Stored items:
►

### src/rtl/int_alu_pkg.sv
package int_alu_pkg;
  localparam int unsigned DATA_W = 32;

  typedef enum logic [1:0] {
    SEL_PASS_Y = 2'b00,
    SEL_SLT    = 2'b01,
    SEL_ARITH  = 2'b10,
    SEL_LOGIC  = 2'b11
  } sel_op_e;

  typedef enum logic [1:0] {
    BIT_AND = 2'b00,
    BIT_OR  = 2'b01,
    BIT_XOR = 2'b10,
    BIT_NOR = 2'b11
  } bit_op_e;
endpackage

### src/rtl/int_alu_addsub.sv
module int_alu_addsub #(
  parameter int unsigned W = 32
) (
  input  logic [W-1:0] a,
  input  logic [W-1:0] b,
  input  logic         sub,
  output logic [W-1:0] sum,
  output logic         ovf
);
  logic [W-1:0] b_eff;
  logic [W:0]   full;

  // subtraction as a + ~b + 1
  assign b_eff = b ^ {W{sub}};
  assign full  = {1'b0, a} + {1'b0, b_eff} + {{W{1'b0}}, sub};
  assign sum   = full[W-1:0];

  // sign rule: the effective operands agree in sign and the outcome does not
  assign ovf = ~(a[W-1] ^ b_eff[W-1]) & (a[W-1] ^ sum[W-1]);
endmodule

### src/rtl/int_alu_logic.sv
module int_alu_logic #(
  parameter int unsigned W = 32
) (
  input  logic [W-1:0] a,
  input  logic [W-1:0] b,
  input  logic [1:0]   op,
  output logic [W-1:0] q
);
  import int_alu_pkg::*;

  for (genvar i = 0; i < W; i++) begin : g_bit
    always_comb begin
      unique case (bit_op_e'(op))
        BIT_AND: q[i] = a[i] & b[i];
        BIT_OR:  q[i] = a[i] | b[i];
        BIT_XOR: q[i] = a[i] ^ b[i];
        default: q[i] = ~(a[i] | b[i]);
      endcase
    end
  end
endmodule

### src/rtl/int_alu.sv
module int_alu #(
  parameter int unsigned W = int_alu_pkg::DATA_W
) (
  input  logic [W-1:0] x,
  input  logic [W-1:0] y,
  input  logic         sub_en,
  input  logic [1:0]   bit_op,
  input  logic [1:0]   sel_op,
  output logic [W-1:0] result,
  output logic         ovf,
  output logic         is_zero
);
  import int_alu_pkg::*;

  logic [W-1:0] as_sum;
  logic [W-1:0] lg_q;
  logic [W-1:0] slt_word;

  int_alu_addsub #(.W(W)) u_addsub (
    .a   (x),
    .b   (y),
    .sub (sub_en),
    .sum (as_sum),
    .ovf (ovf)
  );

  int_alu_logic #(.W(W)) u_logic (
    .a  (x),
    .b  (y),
    .op (bit_op),
    .q  (lg_q)
  );

  assign slt_word = {{(W-1){1'b0}}, as_sum[W-1]};
  assign is_zero  = ~|as_sum;

  always_comb begin
    unique case (sel_op_e'(sel_op))
      SEL_PASS_Y: result = y;
      SEL_SLT:    result = slt_word;
      SEL_ARITH:  result = as_sum;
      default:    result = lg_q;
    endcase
  end
endmodule

### config.mk
export PLATFORM = sky130hd
export DESIGN_NAME = int_alu
export DESIGN_NICKNAME = d
export VERILOG_FILES = /design/src/rtl/int_alu_pkg.sv /design/src/rtl/int_alu_addsub.sv /design/src/rtl/int_alu_logic.sv /design/src/rtl/int_alu.sv
export SDC_FILE = /design/constraint.sdc
export NUM_CORES = 1
export LEC_CHECK = 0
export CAP_MARGIN = 40
export CORE_AREA = 2 2 97 99
export DETAILED_ROUTE_END_ITERATION = 10
export DIE_AREA = 0 0 99 101
export DONT_BUFFER_PORTS = 1
export PLACE_DENSITY_LB_ADDON = 0.25
export SLEW_MARGIN = 15
export SYNTH_ARGS = -nofsm -noshare
export SYNTH_HDL_FRONTEND = slang
export SYNTH_SLANG_ARGS = --single-unit
### constraint.sdc
create_clock -name vclk -period 4
set_clock_uncertainty 0.1 [all_clocks]
set_input_delay 0.4 -clock vclk [all_inputs]
set_output_delay 0.4 -clock vclk [all_outputs]
set_load 0.02 [all_outputs]
==> results of run 1 <==
## worst max-delay path, delay by kind of cell
family | cells | cell delay (ns)
AO/OA/AOI/OAI | 6 | 1.31
AND/OR/NAND/NOR | 3 | 0.55
adder cells (fa/ha/maj) | 1 | 0.44
XOR/XNOR | 2 | 0.35
buffers and inverters | 2 | 0.25
## layer usage
metal	vias to the layer above	share of wire [%]	global-route usage [%]
li1	2377	-	-
met1	2176	47	33.3
met2	127	48	44.3
met3	8	5.0	1.80
met4	0	0.49	2.42
met5	-	0	0
## cell type report
cell class | count | area (um2) | share of cell area (%)
Multi-Input combinational cell | 582 | 4370 | 86.0
Timing Repair Buffer | 38 | 285 | 5.61
Inverter | 76 | 285 | 5.61
Tap cell | 111 | 139 | 2.73
## stage by stage
step           hold slack [ns]  worst slack (ns)  utilization [%]  TNS, ns  power [mW]
6_report                 0.861             0.196             56.6        0       0.950
5_1_grt                  0.867           0.00276             56.6        0        1.06
3_5_place_dp             0.858            0.0138             56.2        0       0.930
4_1_cts                  0.859            0.0338             56.4        0       0.939
2_1_floorplan            0.879            0.0595                -        0       0.719
3_3_place_gp             0.860           -0.0831             56.2  -0.0831       0.918
## synthesized netlist by cell type (all sizes together), types with 9 or more instances
master / number
a21oi: 60
buf: 11
clkbuf: 26
ha: 97
inv: 76
mux2i: 30
nand2: 92
nand4: 9
nor2: 33
o21ai: 79
xnor2: 42
xor2: 53
## power breakdown
group          leakage, nW  switching (mW)  internal [mW]
clock                    0               0              0
combinational         2.50           0.549          0.401
sequential               0               0              0
total                 2.50           0.549          0.401
## cell usage in the layout, fill, tap and decap left out, types with 29 or more instances in the layout
| master | count |
|---|---|
| sky130_fd_sc_hd__buf_4 | 38 |
| sky130_fd_sc_hd__mux2i_1 | 29 |
| sky130_fd_sc_hd__o21ai_0 | 68 |
| sky130_fd_sc_hd__ha_1 | 97 |
| sky130_fd_sc_hd__nor2_1 | 31 |
| sky130_fd_sc_hd__a21oi_1 | 56 |
| sky130_fd_sc_hd__inv_1 | 76 |
| sky130_fd_sc_hd__xor2_1 | 53 |
| sky130_fd_sc_hd__nand2_1 | 92 |
| sky130_fd_sc_hd__xnor2_1 | 41 |
## logic make-up after synthesis
logic type                 Yosys count
and+or+nand+nor                    161
xor gates and xnor gates            95
AOI/OAI and AO/OA                  192
buffers and inverters              113
muxes                               36
adders and majority gates           98
## worst max path at each step
stage           start  endpoint  cells past startpoint
3_5_place_dp   sub_en   is_zero                     13
5_1_grt        sub_en   is_zero                     13
3_3_place_gp   sub_en   is_zero                     12
6_report       sub_en   is_zero                     14
4_1_cts        sub_en   is_zero                     14
2_1_floorplan  sub_en   is_zero                     15
## repair_timing
| item | in CTS | in global routing |
|---|---|---|
| endpoints found under the setup margin | 1 | 1 |
| hold buffers | 0 | 0 |
| resized for setup | 3 | 7 |
| pin swaps | 0 | 3 |
==> results by group, run 1 <==
Outcome
  – Run status: completed

Synthesis
  – Simple-gate portion of the synthesized area: between 10% and 20%
  – Number of distinct library cells after synthesis: 60
  – Largest family of logic cells by synthesized area: adder cells
  – Mean post-synth cell area: 6.86 um2
  – Yosys warnings: 0
  – Share of synthesized area occupied by flip-flops and latches: 0%
  – Main area contributors after synthesis: sky130_fd_sc_hd__ha_1 25%, sky130_fd_sc_hd__xor2_1 9.7%, sky130_fd_sc_hd__xnor2_1 7.5%
  – Synth Instances: just under 700
  – Mux share of post-synthesis cell area: 7.97%
  – Synth top area share: 25.4%
  – Cell taking the most area after synthesis: sky130_fd_sc_hd__ha_1
  – Post-Synthesis Net Count: approximately 860
  – Synthesized area: 4770 um2
  – Synth Area in Compound Gates: 24.5%
  – Area share of xor/xnor cells in the synthesized design: between 15 and 20%
  – Adder-cell area share of the yosys netlist: roughly a quarter

Place
  – Number of port buffers: 0
  – Area post-placement: about 5000 um2
  – Inst Count DP: around 800
  – Weighted congestion at the end of routability-driven global placement: between 0.9 and 1
  – DPL Wire Length: approximately 10000 um

Timing
  – Post-route minimum period: ~3.8 ns
  – Hold violation count in the final report: 0
  – Number of pins exceeding their max-slew limit in the final report: 0
  – Setup repair after global routing missed its margin: false
  – Setup-failing EPs final: 0
  – Actual slew at the worst max-slew pin: 0.774 ns
  – Top achievable clock speed: ~0.26 GHz
  – Slew margin rel.: 48.4%
  – Part of the cycle the worst path needs: about 95%

Worst setup path
  – Required time of the worst setup path: between 3 and 4 ns
  – Category of the worst setup path launch point: input port
  – Arrival @ worst endpoint: about 3.3 ns
  – Largest stage delay on the critical path: 0.44 ns
  – Critical path fanouts, max: 32
  – Library cell contributing the largest single delay on the critical path: sky130_fd_sc_hd__fa_1
  – Kind of critical path: input port to output port
  – Worst setup EP type: output port
  – Worst path cell trace: xor2_1, inv_1, fa_1, nor2b_2, o311a_1, o21ai_2, o31ai_1, nor2_1, o21bai_1, a21oi_1, xnor2_1, a2111oi_2, buf_4, and4_4

Floorplan
  – DIE WIDTH: 99 um
  – Area of the core: 8980 um2
  – Height of the die: about 100 um
  – Number of placement rows: 35
  – Top Ports: 103
  – Area of the die: between 9000 and 10000 um2
  – Starting Density: 53.1%

GRT
  – Number of antenna violations at the first check in global routing: 0
  – Via count of the first global-routing pass: 4537
  – Total congestion overflow: 0
  – First-pass GRT wire length: between 20000 and 25000 um
  – Pin count of the biggest net entering global routing: 68
  – Aggregate global-route resource usage: approximately a quarter

Min path
  – Hold Crit Depth: 1
  – Hold path startpoint: sel_op[0]
  – Worst hold path endpoint: result[0]
  – Hold WC Path Type: input port to output port

Pwr
  – Leak Pwr: between 2 and 3 nW
  – Maximum VDD drop: 0.0911 mV
  – Total power per unit cell area: 187 nW/um2

Cells and area
  – Count of non-filler cells in the finished layout: about 800
  – Fraction of final layout cells sized beyond drive strength 1: about a tenth
  – Clkbuf count: 0
  – Sequential Area: 0 um2
  – Count of inserted antenna diode cells: 0
  – Area added between synthesis and finish: 6.56%
  – Net count, final: about 870
  – Final design area excluding fillers: between 5000 and 6000 um2
  – FILL cells: 858
  – FFs & Latches: 0

Flow run
  – Max-cap viol count: 0

Detailed routing
  – Routed length per placed instance: between 15 and 20 um
  – Antenna Nets Post-Route: 0
  – Number of DRC violations after detailed-routing iteration 0: around 200
  – Per-cell via count in the routed design: between 5 and 6
  – Iteration count of the initial detailed-routing pass: 5
  – Wire length reported by the detailed router: around 13000 um
  – Via count: between 4k and 5k
  – Number of design rule violations left after detail routing: 0

Clocking
  – Post-CTS repair timing setup buffer count: 0
Note: power is estimated with default switching activity, not from simulation.
==> run 2, diff against run 1 <==
--- a/config.mk
+++ b/config.mk
@@ -6,12 +6,13 @@
 export NUM_CORES = 1
 export LEC_CHECK = 0
 export CAP_MARGIN = 40
-export CORE_AREA = 2 2 97 99
+export CORE_AREA = 2 2 101 103
 export DETAILED_ROUTE_END_ITERATION = 10
-export DIE_AREA = 0 0 99 101
+export DIE_AREA = 0 0 103 105
 export DONT_BUFFER_PORTS = 1
 export PLACE_DENSITY_LB_ADDON = 0.25
 export SLEW_MARGIN = 15
 export SYNTH_ARGS = -nofsm -noshare
 export SYNTH_HDL_FRONTEND = slang
+export SYNTH_HIERARCHICAL = 1
 export SYNTH_SLANG_ARGS = --single-unit
==> run 2 against run 1 <==
Compared with the run above:
- die area grew 8.2%
- routed wire length rose by 6.0%
- flip-flop and latch count unchanged
- total power is 7.5% higher
- fmax shrank 2.4%
- non-clock buffer count is 29 lower
- highest routed layer unchanged
- final area increased by 2.5%
- hold slack better by 0.063 ns
==> results by group, run 2 <==
GRT
  – Aggregate global-route resource usage: between 20% and 30%
  – Pin count of the biggest net entering global routing: 97
  – First-pass GRT wire length: about 22000 um
  – Via count of the first global-routing pass: 4591
  – Total congestion overflow: 0
  – Number of antenna violations at the first check in global routing: 0

Floorplan
  – Height of the die: approximately 110 um
  – Area of the core: ~9600 um2
  – Top Ports: ~100
  – Starting Density: 54.6%
  – Area of the die: 10800 um2
  – Number of placement rows: 36
  – DIE WIDTH: between 100 and 150 um

Clocking
  – # hold bufs at CTS: 0

Pwr
  – Switch share: between 50 and 60%
  – Total power per unit cell area: 196 nW/um2
  – Relative contribution of combinational cells to total power: 100.0%
  – Clock power frac: 0%
  – Total power consumption of the routed design: 1.02 mW
  – Maximum VDD drop: 0.0980 mV
  – Leak Pwr: between 2 and 3 nW
  – Total internal power: 468 uW
  – Net switching power: 553 uW
  – Sequential power share: 0%

Worst setup path
  – Category of the worst setup path launch point: input port
  – Kind of critical path: input port to output port
  – Largest stage delay on the critical path: 0.42 ns
  – Most prevalent standard cell on the critical path: sky130_fd_sc_hd__xor2_1
  – Critical path fanouts, max: 32
  – Arrival @ worst endpoint: 3.40 ns
  – Worst path cell trace: xor2_1, ha_1, a21o_1, or3_1, o211ai_2, o211ai_1, o21ai_1, nor2_1, xor2_1, nor4_1, nand4_1, nor2_2, buf_4
  – Required time of the worst setup path: about 3.5 ns
  – First element of the critical path: sub_en
  – Library cell contributing the largest single delay on the critical path: sky130_fd_sc_hd__o21ai_1
  – Worst setup EP type: output port

Place
  – DPL Wire Length: between 10000 and 15000 um
  – Post-placement worst setup slack: just under 0.1 ns
  – Area post-placement: about 5200 um2
  – Number of port buffers: 0
  – Weighted congestion at the end of routability-driven global placement: 0.938

Synthesis
  – Synthesized area: about 5300 um2
  – Mux share of post-synthesis cell area: 17.6%
  – Post-Synthesis Net Count: about 860
  – Simple-gate portion of the synthesized area: between 15 and 20%
  – Largest family of logic cells by synthesized area: compound AO/OA/AOI/OAI gates
  – Cell taking the most area after synthesis: sky130_fd_sc_hd__ha_1
  – Cell with the most instances after synthesis: sky130_fd_sc_hd__ha_1
  – Mean post-synth cell area: approximately 7.6 um2
  – Synth top area share: around 22%
  – Main area contributors after synthesis: sky130_fd_sc_hd__ha_1 22%, sky130_fd_sc_hd__mux2_4 17%, sky130_fd_sc_hd__xor2_1 7.2%
  – List of most frequent post-synthesis cells: 94 x sky130_fd_sc_hd__ha_1, 82 x sky130_fd_sc_hd__nand2_1, 74 x sky130_fd_sc_hd__inv_1, 58 x sky130_fd_sc_hd__mux2_4, 47 x sky130_fd_sc_hd__o21ai_0
  – Area share of xor/xnor cells in the synthesized design: 9.82%
  – Adder-cell area share of the yosys netlist: 22.7%
  – Share of synthesized area occupied by flip-flops and latches: 0%
  – Yosys warnings: 6
  – Synth Instances: approximately 690
  – Number of distinct library cells after synthesis: around 60
  – Synth Area in Compound Gates: a little under a quarter

Timing
  – Slew margin rel.: 51.6%
  – Slack of the critical path: between 0.1 and 0.15 ns
  – Hold violation count in the final report: 0
  – Setup-failing EPs final: 0
  – Number of pins exceeding their max-slew limit in the final report: 0
  – Post-route minimum period: 3.90 ns
  – Part of the cycle the worst path needs: a little under 100%
  – Actual slew at the worst max-slew pin: between 0.7 and 0.8 ns
  – Top achievable clock speed: 0.257 GHz

Detailed routing
  – Number of design rule violations left after detail routing: 0
  – Per-cell via count in the routed design: a little over 6
  – Routed length per placed instance: between 15 and 20 um
  – Antenna Nets Post-Route: 0
  – Iteration count of the initial detailed-routing pass: 5
  – Wire length reported by the detailed router: ~14000 um
  – Via count: about 4.9k
  – Number of DRC violations after detailed-routing iteration 0: 295

Cells and area
  – FILL cells: slightly below 1k
  – Sequential Area: 0 um2
  – Net count, final: a little over 800
  – Final design area excluding fillers: approximately 5200 um2
  – Utilization after layout: a little over half
  – Count of inserted antenna diode cells: 0
  – Leading cell types in the layout, fill and taps excluded: 94 x sky130_fd_sc_hd__ha_1, 82 x sky130_fd_sc_hd__nand2_1, 74 x sky130_fd_sc_hd__inv_1
  – Area added between synthesis and finish: -0.928%
  – Most common cell after layout, fill and taps aside: sky130_fd_sc_hd__ha_1
  – Clkbuf count: 0
  – Fraction of final layout cells sized beyond drive strength 1: about an eighth
  – FFs & Latches: 0

Flow run
  – Max-cap viol count: 0

Min path
  – Hold path startpoint: sel_op[1]
  – Hold WC Path Type: input port to output port

Outcome
  – Run status: completed
[run 2: cell count changes in the layout (fill, tap and decap cells not counted), moves of 10 or more]
cell                      change
sky130_fd_sc_hd__a21oi_1     -25
sky130_fd_sc_hd__a22o_1      +27
sky130_fd_sc_hd__buf_4       -29
sky130_fd_sc_hd__mux2_4      +58
sky130_fd_sc_hd__mux2i_1     -28
sky130_fd_sc_hd__nand2_1     -10
sky130_fd_sc_hd__nand3_1     +11
sky130_fd_sc_hd__o21ai_0     -21
sky130_fd_sc_hd__o21ai_1     +22
sky130_fd_sc_hd__xnor2_1     -25
sky130_fd_sc_hd__xor2_1      -10
[run 2: power groups by stage]
stage / clock (mW) / sequential, mW / combinational, mW
2_1_floorplan: 0 / 0 / 0.868
3_3_place_gp: 0 / 0 / 0.973
3_5_place_dp: 0 / 0 / 0.992
4_1_cts: 0 / 0 / 0.999
5_1_grt: 0 / 0 / 1.11
6_report: 0 / 0 / 1.02
[run 2: worst paths after layout]
| kind | end | cells past startpoint |
|---|---|---|
| worst max-delay path | is_zero | 13 |
| worst min-delay path | result[5] | 1 |
[run 2: cell families (layout without fill, tap and decap cells)]
kind of cell | Yosys count | in the layout
AOI/OAI and AO/OA | 187 | 187
muxes | 62 | 62
adders and majority gates | 95 | 95
and+or+nand+nor | 171 | 171
xor gates and xnor gates | 59 | 59
buffers and inverters | 117 | 83
[run 2: critical path, delay by kind of cell]
kind	cells	cell delay, ns
xor gates and xnor gates	2	0.35
AOI/OAI and AO/OA	4	1.03
and+or+nand+nor	5	1.09
buffers and inverters	1	0.16
adders and majority gates	1	0.35
[run 2: area by class of cell]
type	instances	area [um2]	share of cell area, %
Inverter	74	278	5.33
Tap cell	133	166	3.19
Timing Repair Buffer	9	67.6	1.30
Multi-Input combinational cell	574	4700	90.2
[run 2: through the flow]
step           hold WS (ns)  std cells  setup TNS, ns
2_1_floorplan         0.906        691              0
3_3_place_gp          0.926        786              0
3_5_place_dp          0.926        786              0
4_1_cts               0.926        786              0
5_1_grt               0.929        790        -0.0217
6_report              0.924        790              0
[run 2: per-layer routing]
layer	vias to the layer above	track usage, %	share of wire (%)
met5	-	0	0
met4	0	2.63	1.4
met3	22	1.74	5.9
met2	164	43.6	50
met1	2322	30.9	42
li1	2352	-	-
[run 2: repair_timing]
item | CTS | global route
setup endpoints to repair | 0 | 1
buffers inserted | 0 | 4
gates resized for setup | 0 | 3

◄

* **Exercise requirements**: Using the data above, repeat exactly the lines that begin at the line with "2_1_floorplan: 0 / 0 / 0.868" and end at the line with "and+or+nand+nor | 171 | 171", both ends included.

* **Finished exercise**:
2_1_floorplan: 0 / 0 / 0.868
3_3_place_gp: 0 / 0 / 0.973
3_5_place_dp: 0 / 0 / 0.992
4_1_cts: 0 / 0 / 0.999
5_1_grt: 0 / 0 / 1.11
6_report: 0 / 0 / 1.02
[run 2: worst paths after layout]
| kind | end | cells past startpoint |
|---|---|---|
| worst max-delay path | is_zero | 13 |
| worst min-delay path | result[5] | 1 |
[run 2: cell families (layout without fill, tap and decap cells)]
kind of cell | Yosys count | in the layout
AOI/OAI and AO/OA | 187 | 187
muxes | 62 | 62
adders and majority gates | 95 | 95
and+or+nand+nor | 171 | 171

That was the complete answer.